German Culture and Politics


Tuesday, April 24, 2007

FT.com / Companies / Basic industries - Building blocks of recovery rise over Germany

FT.com / Companies / Basic industries - Building blocks of recovery rise over Germany

Building blocks of recovery rise over Germany
By Hugh Williamson

Published: April 24 2007 03:00 | Last updated: April 24 2007 03:00

A sharp recovery in Germany's construction sector is gathering pace, with industry turnover expanding by 20 per cent to €8.5bn ($11.5bn, £5.8bn) in the first two months of this year, according to official data published yesterday.

The recovery of the industry after a decade in the doldrums is a visible symptom of Germany's economic boom that can be gauged on building sites across Berlin. After a sharp downturn in the mid-1990s, builders are overwhelmed with work.

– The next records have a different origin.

<file path="config.mk">
export PLATFORM = sky130hd
export DESIGN_NAME = cpu_fpu_div
export DESIGN_NICKNAME = d
export VERILOG_FILES = /design/src/rtl/cpu_fpu_pkg.sv /design/src/rtl/cpu_fpu_round_pack.sv /design/src/rtl/cpu_fpu_div.sv
export SDC_FILE = /design/constraint.sdc
export NUM_CORES = 1
export LEC_CHECK = 0
export BUFFER_PORTS_ARGS = -buffer_cell sky130_fd_sc_hd__buf_2
export CAP_MARGIN = 0
export CORE_AREA = 5 5 191 193
export CTS_CLUSTER_DIAMETER = 100
export DETAILED_ROUTE_END_ITERATION = 8
export DIE_AREA = 0 0 196 198
export SETUP_SLACK_MARGIN = 0.1
export SYNTH_ARGS = -nofsm -noshare
export SYNTH_HDL_FRONTEND = slang
export SYNTH_SLANG_ARGS = --single-unit
</file>
<file path="constraint.sdc">
create_clock -name i_clock -period 5.9 [get_ports i_clock]
set_input_delay 0.295 -clock i_clock [delete_from_list [all_inputs] [get_ports i_clock]]
set_output_delay 0.295 -clock i_clock [all_outputs]
set_load 0.02 [all_outputs]
</file>
<file path="src/rtl/cpu_fpu_pkg.sv">
// Shared FPU definitions: binary32 field layout, internal exponent type,
// canonical NaN and the unpack helper used by the divider and multiply-add units.
package cpu_fpu_pkg;

  localparam int unsigned FP_W   = 32;  // binary32 word
  localparam int unsigned EXP_W  = 10;  // internal signed, unbiased exponent
  localparam int unsigned MANT_W = 24;  // mantissa including hidden bit

  typedef logic signed [EXP_W-1:0] exp_t;
  typedef logic [MANT_W-1:0]       mant_t;

  localparam exp_t EXP_BIAS = 10'sd127;
  localparam exp_t EXP_MIN  = -10'sd126;  // smallest normal exponent
  localparam exp_t EXP_INF  = 10'sd128;   // biased field 0xFF
  localparam exp_t EXP_DEN  = -10'sd127;  // biased field 0x00

  localparam logic [FP_W-1:0] CANON_NAN = 32'hFFC0_0000;

  // Packed binary32 word
  typedef struct packed {
    logic        sign;
    logic [7:0]  exp;
    logic [22:0] frac;
  } fp32_t;

  // Unpacked operand: unbiased exponent, fraction with hidden bit still clear
  typedef struct packed {
    logic  sign;
    exp_t  exp;
    mant_t mant;
  } unpacked_t;

  function automatic unpacked_t fp_unpack(input fp32_t x);
    unpacked_t u;
    u.sign = x.sign;
    u.exp  = exp_t'({2'b00, x.exp}) - EXP_BIAS;
    u.mant = {1'b0, x.frac};
    return u;
  endfunction

endpackage

</file>
<file path="src/rtl/cpu_fpu_round_pack.sv">
// Round-to-nearest-even and binary32 packing (combinational).
// Ports:
//   z_s            result sign
//   z_e            unbiased exponent, already >= -126
//   z_m            24-bit mantissa before rounding
//   guard/round/sticky  bits below the mantissa LSB
//   result         packed binary32 (signed inf on overflow, denormal field when small)
module cpu_fpu_round_pack
  import cpu_fpu_pkg::*;
(
  input  logic                    z_s,
  input  logic signed [EXP_W-1:0] z_e,
  input  logic [MANT_W-1:0]       z_m,
  input  logic                    guard,
  input  logic                    round,
  input  logic                    sticky,
  output logic [FP_W-1:0]         result
);

  logic                    round_up;
  logic [MANT_W-1:0]       m_r;
  logic signed [EXP_W-1:0] e_r;
  fp32_t                   pk;

  always_comb begin
    round_up = guard & (round | sticky | z_m[0]);
    m_r      = z_m + MANT_W'(round_up);
    e_r      = z_e;
    // all-ones mantissa wraps to zero; carry moves into the exponent
    if (round_up && (z_m == '1)) e_r = z_e + 10'sd1;

    pk.sign = z_s;
    pk.exp  = 8'(e_r + EXP_BIAS);
    pk.frac = m_r[22:0];
    if ((e_r == EXP_MIN) && !m_r[MANT_W-1]) pk.exp = '0;
    if (e_r > EXP_BIAS) begin
      pk.exp  = '1;
      pk.frac = '0;
    end
  end

  assign result = pk;

endmodule

</file>
<file path="src/rtl/cpu_fpu_div.sv">
// Iterative binary32 divider (op1 / op2): special-case screen, operand
// normalisation, 28-step restoring quotient loop, underflow shift, RNE rounding.
// Ports:
//   i_clock    clock, rising edge
//   i_reset    synchronous active-high reset
//   i_request  held high from operand presentation until o_ready is seen
//   i_op1      dividend, captured in IDLE
//   i_op2      divisor, captured in IDLE
//   o_ready    result valid, held while i_request stays high
//   o_result   quotient, held until the next PUT_Z
module cpu_fpu_div
  import cpu_fpu_pkg::*;
(
  input  logic            i_clock,
  input  logic            i_reset,
  input  logic            i_request,
  input  logic [FP_W-1:0] i_op1,
  input  logic [FP_W-1:0] i_op2,
  output logic            o_ready,
  output logic [FP_W-1:0] o_result
);

  localparam int unsigned Q_W   = 28;
  localparam int unsigned REM_W = 25;
  localparam int unsigned CNT_W = 5;

  typedef enum logic [3:0] {
    IDLE    = 4'd0,
    SPECIAL = 4'd1,
    NORM_A  = 4'd2,
    NORM_B  = 4'd3,
    DIVIDE  = 4'd4,
    POST    = 4'd5,
    NORM_2  = 4'd6,
    ROUND   = 4'd7,
    PACK    = 4'd8,
    PUT_Z   = 4'd9
  } state_t;

  state_t state, state_nxt;

  unpacked_t ua, ub;
  mant_t     a_m, b_m, z_m;
  exp_t      a_e, b_e, z_e;
  logic      z_s;
  logic [Q_W-1:0]   q;
  logic [REM_W-1:0] rem;
  logic [CNT_W-1:0] cnt;
  logic             guard, round_bit, sticky;
  logic [FP_W-1:0]  z;
  logic [FP_W-1:0]  rp_result;

  logic            a_nan, b_nan, a_inf, b_inf, a_zero, b_zero;
  logic            special_hit;
  logic [FP_W-1:0] special_z;
  logic            ready_nxt, result_load;

  assign ua = fp_unpack(i_op1);
  assign ub = fp_unpack(i_op2);

  // Operand classification on the captured (hidden-bit-clear) fields
  assign a_nan  = (a_e == EXP_INF) && (a_m != '0);
  assign b_nan  = (b_e == EXP_INF) && (b_m != '0);
  assign a_inf  = (a_e == EXP_INF) && (a_m == '0);
  assign b_inf  = (b_e == EXP_INF) && (b_m == '0);
  assign a_zero = (a_e == EXP_DEN) && (a_m == '0);
  assign b_zero = (b_e == EXP_DEN) && (b_m == '0);

  // Special-case result, first match wins
  always_comb begin
    special_hit = 1'b1;
    special_z   = CANON_NAN;
    if (a_nan || b_nan)          special_z = CANON_NAN;
    else if (a_inf && b_inf)     special_z = CANON_NAN;
    else if (a_zero && b_zero)   special_z = CANON_NAN;
    else if (a_inf)              special_z = {z_s, 8'hFF, 23'd0};
    else if (b_inf)              special_z = {z_s, 31'd0};
    else if (b_zero)             special_z = {z_s, 8'hFF, 23'd0};
    else if (a_zero)             special_z = {z_s, 31'd0};
    else                         special_hit = 1'b0;
  end

  cpu_fpu_round_pack u_round_pack (
    .z_s    (z_s),
    .z_e    (z_e),
    .z_m    (z_m),
    .guard  (guard),
    .round  (round_bit),
    .sticky (sticky),
    .result (rp_result)
  );

  // State register
  always_ff @(posedge i_clock) begin
    if (i_reset) state <= IDLE;
    else         state <= state_nxt;
  end

  // Next-state logic
  always_comb begin
    state_nxt = state;
    case (state)
      IDLE:    if (i_request) state_nxt = SPECIAL;
      SPECIAL: state_nxt = special_hit ? PUT_Z : NORM_A;
      NORM_A:  if (a_m[MANT_W-1]) state_nxt = NORM_B;
      NORM_B:  if (b_m[MANT_W-1]) state_nxt = DIVIDE;
      DIVIDE:  if (cnt == '0) state_nxt = POST;
      POST:    state_nxt = NORM_2;
      NORM_2:  if (!(z_e < EXP_MIN)) state_nxt = ROUND;
      ROUND:   state_nxt = PACK;
      PACK:    state_nxt = PUT_Z;
      PUT_Z:   if (!i_request) state_nxt = IDLE;
      default: state_nxt = IDLE;
    endcase
  end

  // Output control
  always_comb begin
    ready_nxt   = 1'b0;
    result_load = 1'b0;
    if (state == PUT_Z) begin
      ready_nxt   = i_request;
      result_load = 1'b1;
    end
  end

  always_ff @(posedge i_clock) begin
    if (i_reset) begin
      o_ready  <= 1'b0;
      o_result <= '0;
    end else begin
      o_ready <= ready_nxt;
      if (result_load) o_result <= z;
    end
  end

  // Datapath
  always_ff @(posedge i_clock) begin
    if (i_reset) begin
      a_m       <= '0;
      b_m       <= '0;
      a_e       <= '0;
      b_e       <= '0;
      z_e       <= '0;
      z_m       <= '0;
      z_s       <= 1'b0;
      q         <= '0;
      rem       <= '0;
      cnt       <= '0;
      guard     <= 1'b0;
      round_bit <= 1'b0;
      sticky    <= 1'b0;
      z         <= '0;
    end else begin
      case (state)
        IDLE: begin
          if (i_request) begin
            a_m <= ua.mant;
            b_m <= ub.mant;
            a_e <= ua.exp;
            b_e <= ub.exp;
            z_s <= ua.sign ^ ub.sign;
          end
        end
        SPECIAL: begin
          if (special_hit) begin
            z <= special_z;
          end else begin
            // denormals keep hidden bit clear and take the minimum exponent
            if (a_e == EXP_DEN) a_e <= EXP_MIN;
            else                a_m[MANT_W-1] <= 1'b1;
            if (b_e == EXP_DEN) b_e <= EXP_MIN;
            else                b_m[MANT_W-1] <= 1'b1;
          end
        end
        NORM_A: begin
          if (!a_m[MANT_W-1]) begin
            a_m <= a_m << 1;
            a_e <= a_e - 10'sd1;
          end
        end
        NORM_B: begin
          if (!b_m[MANT_W-1]) begin
            b_m <= b_m << 1;
            b_e <= b_e - 10'sd1;
          end else begin
            rem <= {1'b0, a_m};
            q   <= '0;
            cnt <= CNT_W'(Q_W - 1);
            z_e <= a_e - b_e;
          end
        end
        DIVIDE: begin
          // one restoring step; both mantissas normalised so rem < 2*b_m
          if (rem >= {1'b0, b_m}) begin
            q   <= {q[Q_W-2:0], 1'b1};
            rem <= (rem - {1'b0, b_m}) << 1;
          end else begin
            q   <= {q[Q_W-2:0], 1'b0};
            rem <= rem << 1;
          end
          if (cnt != '0) cnt <= cnt - 5'd1;
        end
        POST: begin
          if (q[Q_W-1]) begin
            z_m       <= q[27:4];
            guard     <= q[3];
            round_bit <= q[2];
            sticky    <= q[1] | q[0] | (rem != '0);
          end else begin
            z_m       <= q[26:3];
            guard     <= q[2];
            round_bit <= q[1];
            sticky    <= q[0] | (rem != '0);
            z_e       <= z_e - 10'sd1;
          end
        end
        NORM_2: begin
          // denormalise one bit per cycle until the exponent is representable
          if (z_e < EXP_MIN) begin
            z_e       <= z_e + 10'sd1;
            z_m       <= z_m >> 1;
            guard     <= z_m[0];
            round_bit <= guard;
            sticky    <= sticky | round_bit;
          end
        end
        ROUND: begin
          z <= rp_result;
        end
        default: begin
        end
      endcase
    end
  end

endmodule

</file>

Alexander Harnisch, whose company Harnisch & Partners renovates old residential buildings in Berlin, says his new headache is painters and plasterers who "say yes to every project, but are then overworked and can't finish on time".

He says such contractors are "still living in the bad years, the decade from the mid-1990s onwards, when work was scarce and every contract was precious".

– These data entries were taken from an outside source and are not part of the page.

$ cat src/rtl/kpn_queue_arbiter.sv
// kpn_queue_arbiter: round-robin write arbiter and occupancy tracker for a
// single flagless KPN channel queue. Keeps the authoritative token count and
// gates q_wr/q_rd so the queue never sees a write when full or a read when empty.
//
// state      | meaning
// -----------+------------------------------------------
// ST_EMPTY   | occupancy == 0, reads blocked
// ST_PARTIAL | 0 < occupancy < CAP, reads and writes allowed
// ST_FULL    | occupancy == CAP, writes blocked
module kpn_queue_arbiter #(
  parameter int BITS_NUMBER              = 16,
  parameter int FIFO_ELEMENTS            = 5,
  parameter int NUMBER_OF_PRECHARGE_DATA = 0,
  parameter int NUM_PRODUCERS            = 4
) (
  input  logic                                 clk,
  input  logic                                 reset,
  input  logic [NUM_PRODUCERS-1:0]             prod_req,
  input  logic [NUM_PRODUCERS*BITS_NUMBER-1:0] prod_data,
  output logic [NUM_PRODUCERS-1:0]             prod_ack,
  input  logic                                 cons_rd,
  output logic                                 cons_valid,
  output logic [BITS_NUMBER-1:0]               cons_data,
  output logic                                 q_wr,
  output logic                                 q_rd,
  output logic [BITS_NUMBER-1:0]               q_entry_1,
  input  logic [BITS_NUMBER-1:0]               q_output_1,
  output logic [FIFO_ELEMENTS:0]               occupancy,
  output logic                                 full,
  output logic                                 empty
);

  localparam int CAP = 2 ** FIFO_ELEMENTS;
  localparam int OW  = FIFO_ELEMENTS + 1;
  localparam int PW  = (NUM_PRODUCERS > 1) ? $clog2(NUM_PRODUCERS) : 1;

  localparam logic [OW-1:0] CAP_OCC = OW'(CAP);
  localparam logic [OW-1:0] PRE_OCC = OW'(NUMBER_OF_PRECHARGE_DATA);

  typedef enum logic [1:0] {
    ST_EMPTY   = 2'd0,
    ST_PARTIAL = 2'd1,
    ST_FULL    = 2'd2
  } state_t;

  localparam state_t ST_RST = (NUMBER_OF_PRECHARGE_DATA == 0)   ? ST_EMPTY :
                              (NUMBER_OF_PRECHARGE_DATA == CAP) ? ST_FULL  :
                                                                  ST_PARTIAL;

  state_t          state_q, state_d;
  logic [OW-1:0]   occ_q, occ_d;
  logic [PW-1:0]   rr_q, rr_d;

  logic            grant_found;
  logic [PW-1:0]   grant_idx;
  logic [PW-1:0]   cand;
  logic            wr_ok;

  // Controller state registers: FSM state, token count, round-robin pointer.
  always_ff @(posedge clk or posedge reset) begin
    if (reset) begin
      state_q <= ST_RST;
      occ_q   <= PRE_OCC;
      rr_q    <= '0;
    end else begin
      state_q <= state_d;
      occ_q   <= occ_d;
      rr_q    <= rr_d;
    end
  end

  // Round-robin search: first requester at or after rr_q, wrapping around.
  always_comb begin
    grant_found = 1'b0;
    grant_idx   = rr_q;
    cand        = rr_q;
    for (int k = 0; k < NUM_PRODUCERS; k++) begin
      cand = PW'((int'(rr_q) + k) % NUM_PRODUCERS);
      if (!grant_found && prod_req[cand]) begin
        grant_found = 1'b1;
        grant_idx   = cand;
      end
    end
  end

  // Grant gating, queue strobes and write-data mux. A full queue blocks the
  // write even when a read happens in the same cycle, because the queue would
  // still advance its write pointer.
  always_comb begin
    wr_ok     = (state_q != ST_FULL);
    prod_ack  = '0;
    q_entry_1 = prod_data[BITS_NUMBER-1:0];
    for (int i = 0; i < NUM_PRODUCERS; i++) begin
      if (grant_idx == PW'(i)) begin
        prod_ack[i] = wr_ok & grant_found;
        q_entry_1   = prod_data[i*BITS_NUMBER +: BITS_NUMBER];
      end
    end
    q_wr = wr_ok & grant_found;
    q_rd = cons_rd & (state_q != ST_EMPTY);
  end

  // Next-state: count update, occupancy FSM transitions, pointer advance.
  always_comb begin
    occ_d   = occ_q;
    state_d = state_q;
    rr_d    = rr_q;

    if (q_wr && !q_rd) begin
      occ_d = occ_q + 1'b1;
    end else if (q_rd && !q_wr) begin
      occ_d = occ_q - 1'b1;
    end

    unique case (state_q)
      ST_EMPTY: begin
        if (q_wr) state_d = (CAP_OCC == OW'(1)) ? ST_FULL : ST_PARTIAL;
      end
      ST_PARTIAL: begin
        if (q_wr && !q_rd && occ_q == CAP_OCC - 1'b1) state_d = ST_FULL;
        else if (q_rd && !q_wr && occ_q == OW'(1))    state_d = ST_EMPTY;
      end
      ST_FULL: begin
        if (q_rd) state_d = (CAP_OCC == OW'(1)) ? ST_EMPTY : ST_PARTIAL;
      end
      default: state_d = ST_RST;
    endcase

    if (q_wr) begin
      rr_d = (grant_idx == PW'(NUM_PRODUCERS - 1)) ? '0 : grant_idx + 1'b1;
    end
  end

  // Status outputs decode the registered state; head data is a pass-through.
  always_comb begin
    full       = (state_q == ST_FULL);
    empty      = (state_q == ST_EMPTY);
    cons_valid = ~empty;
    cons_data  = q_output_1;
    occupancy  = occ_q;
  end

endmodule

As a result, he has recently recruited 10 extra tradespeople to ensure projects are completed on time. "That is 10 jobs that did not exist six months ago," he says.

The sector is expected to grow 3.5 per cent this year, according to HDB, the building industry federation.

"After these difficult years it is great to be more positive again," says Heiko Stiepelmann, HDB deputy director, adding that "long-term prospects are also good". Both business-related and public sector construction work is in strong demand, reflecting the broad upturn in the national economy.

Michael Glos, economics minister, is expected tomorrow to revise upwards to2.4 per cent the government's growth forecast for this year, after the country's top five economic think-tanks issued a similar forecast last week.

The think-tanks said investment in energy-efficient building projects was the fastest-growing segment of the industry.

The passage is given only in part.